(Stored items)
-------------------------

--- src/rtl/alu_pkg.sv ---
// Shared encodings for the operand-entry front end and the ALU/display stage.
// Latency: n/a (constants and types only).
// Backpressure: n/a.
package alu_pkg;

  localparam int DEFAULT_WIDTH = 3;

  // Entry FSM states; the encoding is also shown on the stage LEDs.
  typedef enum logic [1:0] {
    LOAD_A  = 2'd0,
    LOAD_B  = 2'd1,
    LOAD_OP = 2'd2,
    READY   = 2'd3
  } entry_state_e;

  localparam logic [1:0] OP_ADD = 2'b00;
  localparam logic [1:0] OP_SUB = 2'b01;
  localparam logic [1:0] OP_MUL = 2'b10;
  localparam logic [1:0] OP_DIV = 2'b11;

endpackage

-------------------------

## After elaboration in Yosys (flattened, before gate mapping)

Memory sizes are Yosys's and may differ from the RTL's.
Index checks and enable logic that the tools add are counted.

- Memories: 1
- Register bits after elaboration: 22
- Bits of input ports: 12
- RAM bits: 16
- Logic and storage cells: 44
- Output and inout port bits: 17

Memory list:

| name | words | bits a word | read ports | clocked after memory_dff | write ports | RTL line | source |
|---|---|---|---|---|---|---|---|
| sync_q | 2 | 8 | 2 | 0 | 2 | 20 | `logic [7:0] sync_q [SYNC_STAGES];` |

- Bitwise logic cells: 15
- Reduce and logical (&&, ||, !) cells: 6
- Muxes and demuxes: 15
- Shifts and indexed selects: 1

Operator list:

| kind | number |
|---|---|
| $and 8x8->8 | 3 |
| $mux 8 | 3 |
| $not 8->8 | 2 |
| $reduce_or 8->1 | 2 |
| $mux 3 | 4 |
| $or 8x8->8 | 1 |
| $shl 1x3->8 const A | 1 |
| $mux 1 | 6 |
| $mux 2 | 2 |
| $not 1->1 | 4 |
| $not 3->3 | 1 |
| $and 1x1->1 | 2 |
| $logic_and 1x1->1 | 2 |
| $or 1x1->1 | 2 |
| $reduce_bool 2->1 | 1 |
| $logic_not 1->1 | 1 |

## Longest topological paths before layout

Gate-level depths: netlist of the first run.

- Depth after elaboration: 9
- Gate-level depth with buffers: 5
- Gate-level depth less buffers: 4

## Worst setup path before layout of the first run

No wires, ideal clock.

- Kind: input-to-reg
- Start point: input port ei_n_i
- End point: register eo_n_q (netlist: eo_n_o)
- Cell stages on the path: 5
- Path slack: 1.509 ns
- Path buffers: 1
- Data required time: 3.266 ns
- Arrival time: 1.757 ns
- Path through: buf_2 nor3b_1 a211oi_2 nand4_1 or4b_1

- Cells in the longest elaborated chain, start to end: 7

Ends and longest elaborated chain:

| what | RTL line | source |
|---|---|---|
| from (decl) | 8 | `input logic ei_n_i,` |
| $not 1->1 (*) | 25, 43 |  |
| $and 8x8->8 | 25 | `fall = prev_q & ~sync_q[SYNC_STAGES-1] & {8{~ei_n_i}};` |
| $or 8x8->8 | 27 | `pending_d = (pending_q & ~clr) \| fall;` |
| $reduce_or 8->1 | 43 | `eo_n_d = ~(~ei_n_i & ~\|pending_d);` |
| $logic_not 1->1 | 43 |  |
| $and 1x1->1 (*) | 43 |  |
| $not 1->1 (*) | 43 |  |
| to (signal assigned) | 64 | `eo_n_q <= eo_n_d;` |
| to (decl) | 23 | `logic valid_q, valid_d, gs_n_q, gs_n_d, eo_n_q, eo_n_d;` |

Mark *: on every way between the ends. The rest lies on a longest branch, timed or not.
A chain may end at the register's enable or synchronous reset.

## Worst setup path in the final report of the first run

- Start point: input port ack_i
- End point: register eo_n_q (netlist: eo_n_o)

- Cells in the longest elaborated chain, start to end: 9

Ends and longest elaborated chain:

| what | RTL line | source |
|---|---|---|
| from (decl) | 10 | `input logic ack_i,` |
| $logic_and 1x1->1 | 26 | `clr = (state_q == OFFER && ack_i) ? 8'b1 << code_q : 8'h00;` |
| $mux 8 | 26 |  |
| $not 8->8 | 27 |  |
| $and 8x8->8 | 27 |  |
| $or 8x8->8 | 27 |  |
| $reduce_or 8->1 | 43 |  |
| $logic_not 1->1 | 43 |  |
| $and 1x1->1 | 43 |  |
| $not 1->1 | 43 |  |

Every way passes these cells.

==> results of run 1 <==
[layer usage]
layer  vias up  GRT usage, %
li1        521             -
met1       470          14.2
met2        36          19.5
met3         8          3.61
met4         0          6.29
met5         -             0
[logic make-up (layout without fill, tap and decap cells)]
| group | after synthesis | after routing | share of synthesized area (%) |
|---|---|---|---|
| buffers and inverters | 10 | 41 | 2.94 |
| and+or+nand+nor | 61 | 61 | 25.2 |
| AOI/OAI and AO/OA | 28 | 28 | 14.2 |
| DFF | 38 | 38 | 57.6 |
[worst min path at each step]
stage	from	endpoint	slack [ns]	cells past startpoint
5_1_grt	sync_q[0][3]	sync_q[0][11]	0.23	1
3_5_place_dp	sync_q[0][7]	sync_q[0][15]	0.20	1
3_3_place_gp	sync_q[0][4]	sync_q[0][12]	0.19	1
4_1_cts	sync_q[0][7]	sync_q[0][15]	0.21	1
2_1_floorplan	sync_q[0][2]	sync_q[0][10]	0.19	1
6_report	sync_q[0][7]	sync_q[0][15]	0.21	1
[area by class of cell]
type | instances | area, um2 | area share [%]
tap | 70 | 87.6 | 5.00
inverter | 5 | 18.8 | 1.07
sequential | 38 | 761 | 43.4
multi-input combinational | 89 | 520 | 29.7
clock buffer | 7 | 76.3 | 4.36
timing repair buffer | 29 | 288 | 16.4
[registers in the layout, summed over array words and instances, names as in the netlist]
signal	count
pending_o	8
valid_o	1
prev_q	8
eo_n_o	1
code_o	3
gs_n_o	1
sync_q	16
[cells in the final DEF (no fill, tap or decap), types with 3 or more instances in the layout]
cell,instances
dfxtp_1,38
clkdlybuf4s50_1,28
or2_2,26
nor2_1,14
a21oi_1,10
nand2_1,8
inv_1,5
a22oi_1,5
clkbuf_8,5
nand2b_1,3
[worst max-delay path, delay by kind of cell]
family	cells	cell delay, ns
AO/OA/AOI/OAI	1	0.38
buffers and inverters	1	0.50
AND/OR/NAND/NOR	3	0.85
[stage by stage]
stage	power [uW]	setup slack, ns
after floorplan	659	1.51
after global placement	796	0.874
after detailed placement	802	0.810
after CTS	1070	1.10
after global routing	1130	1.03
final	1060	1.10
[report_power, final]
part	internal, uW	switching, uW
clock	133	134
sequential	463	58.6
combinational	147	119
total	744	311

-------------------------

[EXERCISE GOAL]
Report the number of lines above containing the word "elaboration", with no other text.

[RESULT OF THIS EXERCISE]
3